A photon on a hydrogen atom excited an electron from n = 1 to make a transition to n=3. What is the wavelength (in run) pertaining to this transition and was the transition emitting or absorbing in nature?

Dec 8, 2015

$\implies \lambda = 102.6 n m$

Energy is absorbed.

Explanation:

In order to solve this question we will use the Bohr Model.

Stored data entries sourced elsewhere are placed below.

This design comes from an exercise in tuning for small area and a short achievable clock period on the open sky130 flow, not from production work. Power and IR drop assume default switching activity.

==> flow/design.v (excerpt) <==
module multi_speed_ctrl
#(
    parameter int NUM_CH      = 6,
    parameter int GP_BITS     = 16,
    parameter int DEADBAND    = 4,
    parameter int RAMP_STEP   = 1000,
    parameter int WDOG_CYCLES = 3000
) (
    input  logic                        clk,
    input  logic                        rst_n,
    input  logic                        avail,
    input  logic [7:0]                  data,
    input  logic [32*NUM_CH-1:0]        max_spd,
    output logic [32*NUM_CH-1:0]        tgt_spd,
    output logic [GP_BITS-1:0]          gp_out,
    output logic [8*NUM_CH+GP_BITS-1:0] latched_data,
    output logic                        frame_ok,
    output logic                        frame_err,
    output logic                        timeout
);
Size: roughly 10000 cells after synthesis, ~800 flip-flops, about 480 I/O pins, ~0.083 mm2 of cells after synthesis.
export LEC_CHECK = 0
export ABC_AREA = 1
export CAP_MARGIN = 5
export CORE_MARGIN = 2
export CORE_UTILIZATION = 40
export CTS_BUF_LIST = sky130_fd_sc_hd__clkbuf_4 sky130_fd_sc_hd__clkbuf_8
export PLACE_DENSITY = 0.8
export SETUP_SLACK_MARGIN = 4.5
export SLEW_MARGIN = 5
export SYNTH_HIERARCHICAL = 1
export SYNTH_MINIMUM_KEEP_SIZE = 0
create_clock -name core_clock -period 8.5 [get_ports {clk}]
standard.sh (not shown) runs the stock make flow with config.mk's settings and CLKGATE_MAP_FILE= SYNTH_SCRIPT=/design/flow/synth_recipe.tcl, a recipe that flattens the netlist after the stock synthesis.
==> flow/flow/run.sh <==
#!/bin/bash
set -o pipefail
export BUFFER_PORTS_ARGS="-buffer_cell sky130_fd_sc_hd__buf_2"
bash standard.sh > standard.log 2>&1
Edit:
--- a/flow/design.v
+++ b/flow/design.v
@@ -2439,24 +2439,20 @@
     assign eZ = z760 & z762 & z764 & z766 & z768 & z770 & z772 & z774 & z776 & z778 & z780 & z782 & z784 & z786 & z788 & z790 & z792 & z794 & z796 & z798 & z800 & z802 & z804;
     assign eO = o761 & o763 & o765 & o767 & o769 & o771 & o773 & o775 & o777 & o779 & o781 & o783 & o785 & o787 & o789 & o791 & o793 & o795 & o797 & o799 & o801 & o803 & o805;
     assign up = {u1184, u1183, u1182, u1181, u1180, u1179, u1178, u1177, u1176, u1175, u1174, u1173, u1172, u1171, u1170, u1169, u1168, u1167, u1166, u1165, u1164, y861, y860, y859, y858, y857, y856, y855, y854, y853, y852, tgt_q[0]};
     assign dn = {d1205, d1204, d1203, d1202, d1201, d1200, d1199, d1198, d1197, d1196, d1195, d1194, d1193, d1192, d1191, d1190, d1189, d1188, d1187, d1186, d1185, y911, y910, y909, y908, y907, y906, y905, y904, y903, y902, tgt_q[0]};
     logic        eHi, eLo;
     logic [31:0] tgt_d;
     assign eHi = e[9:0] >= 10'd1000;
     assign eLo = e[9:0] <= 10'd22;
-    slew_sel #(.W(8)) u_sel0 (.ez(eZ), .eo(eO), .es(e[32]), .hi(eHi), .lo(eLo), .zero(zero_i),
-        .up(up[7:0]), .dn(dn[7:0]), .cmd(cmd[7:0]), .d(tgt_d[7:0]));
-    slew_sel #(.W(8)) u_sel1 (.ez(eZ), .eo(eO), .es(e[32]), .hi(eHi), .lo(eLo), .zero(zero_i),
-        .up(up[15:8]), .dn(dn[15:8]), .cmd(cmd[15:8]), .d(tgt_d[15:8]));
-    slew_sel #(.W(8)) u_sel2 (.ez(eZ), .eo(eO), .es(e[32]), .hi(eHi), .lo(eLo), .zero(zero_i),
-        .up(up[23:16]), .dn(dn[23:16]), .cmd(cmd[23:16]), .d(tgt_d[23:16]));
-    slew_sel #(.W(8)) u_sel3 (.ez(eZ), .eo(eO), .es(e[32]), .hi(eHi), .lo(eLo), .zero(zero_i),
-        .up(up[31:24]), .dn(dn[31:24]), .cmd(cmd[31:24]), .d(tgt_d[31:24]));
+    slew_sel #(.W(16)) u_sel0 (.ez(eZ), .eo(eO), .es(e[32]), .hi(eHi), .lo(eLo), .zero(zero_i),
+        .up(up[15:0]), .dn(dn[15:0]), .cmd(cmd[15:0]), .d(tgt_d[15:0]));
+    slew_sel #(.W(16)) u_sel1 (.ez(eZ), .eo(eO), .es(e[32]), .hi(eHi), .lo(eLo), .zero(zero_i),
+        .up(up[31:16]), .dn(dn[31:16]), .cmd(cmd[31:16]), .d(tgt_d[31:16]));
     always_ff @(posedge clk) begin
         s_q   <= s_d;
         c_q   <= c_d;
         lc_q  <= lc_d;
         tgt_q <= tgt_d;
     end
     assign tgt_spd_o = tgt_q;
 endmodule
Outcome: Power shrinks by 2.6%; die area shrinks by 0.77%; final area shrinks by 0.34%; setup slack loses 0.059 ns; routed wire length grows by 1.1%; clock-buffer cell count grows by 10; global-route usage grows by 0.32 points; utilization hardly moves; flip-flop and latch count is unchanged; hold slack gains 0.017 ns.
No functional check of the RTL was part of any run of this note.

-- re-timing with driven ports --
Ports are ideal in the flow. The routed layouts listed here were re-timed in OpenROAD.
Step 1 sets driving cells, clkbuf_16 on the clock port and buf_2 on the other inputs (assumed; they add their load-dependent delay and slew).
Step 2 moves the port delays by t, midway between the first and last clock arrival at a register: inputs arrive t later, outputs are due t later. That takes back most of the time a late clock gives input paths.
Slacks: ideal / step 1 / step 2; pairs: ideal / step 1.
| run | t, ns | setup slack, ns | worst hold slack (ns) | slew at the worst register clock pin (ns) | worst slew at a driven data input, ns |
|---|---|---|---|---|---|
| the first run | 0.994 | 4.583 / 4.498 / 3.990 | 0.435 / 0.435 / 0.435 | 0.07 / 0.07 | 0.21 |
| the second run | 0.996 | 4.524 / 4.429 / 4.172 | 0.451 / 0.451 / 0.451 | 0.07 / 0.07 | 0.14 |
After both steps setup and hold are still met in every run listed. For the first run, which loses most, drivers alone change the setup slack by -0.085 ns; drivers and shift together by -0.593 ns.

The change in energy according to Bohr can be calculated by:

$\Delta E = - 2.178 \times {10}^{- 18} {Z}^{2} J \left(\frac{1}{{n}_{\text{final")^2)-1/(n_("initial}}^{2}}\right)$

Here, the initial level is ${n}_{\text{initial}} = 1$ and the final level is ${n}_{\text{final}} = 3$. Since this is hydrogen, then $Z = 1$.

Thus, $\Delta E = - 2.178 \times {10}^{- 18} {\left(1\right)}^{2} J \left(\frac{1}{9} - \frac{1}{1}\right) = 1.936 \times {10}^{- 18} J$

This energy can also be given as $\Delta E = h \nu = h \frac{c}{\lambda}$

$\implies \lambda = h \frac{c}{\Delta E} = \frac{6.626 \times {10}^{- 34} \times 2.998 \times {10}^{8}}{1.936 \times {10}^{- 18}} = 1.026 \times {10}^{- 7} m$

$\implies \lambda = 102.6 n m$

Since the electron is moving from a lower energy level to a higher energy level, the energy is absorbed.

Moreover, we can say that the energy is absorbed because the sign of $\Delta E$ is positive ($\Delta E$>0).